The required answer is every line of the data containing the word "export".

^^^^^^^^^^^^^^^^

This is an optimization exercise on Yosys and OpenROAD, whose aim is small area, a short achievable clock period and few clock cycles per item, not a production implementation. Only simulation tests tie the RTL to the original design; equivalence was not proved.

**run.sh**
```bash
#!/bin/bash
# synth_recipe.tcl (not shown) runs the flow's synth.tcl, then flattens the netlist and writes it again
# the make line also repeats each setting of config.mk as NAME=value (left out here)
make -C /OpenROAD-flow-scripts/flow DESIGN_CONFIG=/design/flow/config.mk WORK_HOME=/design/flow/orfs CLKGATE_MAP_FILE= SYNTH_SCRIPT=/design/flow/synth_recipe.tcl finish
```
**config.mk**
```make
export PLATFORM = sky130hd
export DESIGN_NAME = crc_helper
export DESIGN_NICKNAME = crc_helper
export VERILOG_FILES = /design/flow/design.v
export SDC_FILE = /design/flow/constraint.sdc
export NUM_CORES = 4
export LEC_CHECK = 0
export CAP_MARGIN = 20
export CORE_MARGIN = 2
export CORE_UTILIZATION = 30
export SETUP_SLACK_MARGIN = 1.5
export SLEW_MARGIN = 20
```
**constraint.sdc**
```tcl
create_clock -name core_clock -period 40.0 [get_ports {clk}]
set_input_delay 8.0000 -clock core_clock [delete_from_list [all_inputs] [get_ports {clk}]]
set_output_delay 8.0000 -clock core_clock [all_outputs]
set_load 0.01 [all_outputs]
```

^^^^^^^^^^^^^^^^

Solution
export PLATFORM = sky130hd
export DESIGN_NAME = crc_helper
export DESIGN_NICKNAME = crc_helper
export VERILOG_FILES = /design/flow/design.v
export SDC_FILE = /design/flow/constraint.sdc
export NUM_CORES = 4
export LEC_CHECK = 0
export CAP_MARGIN = 20
export CORE_MARGIN = 2
export CORE_UTILIZATION = 30
export SETUP_SLACK_MARGIN = 1.5
export SLEW_MARGIN = 20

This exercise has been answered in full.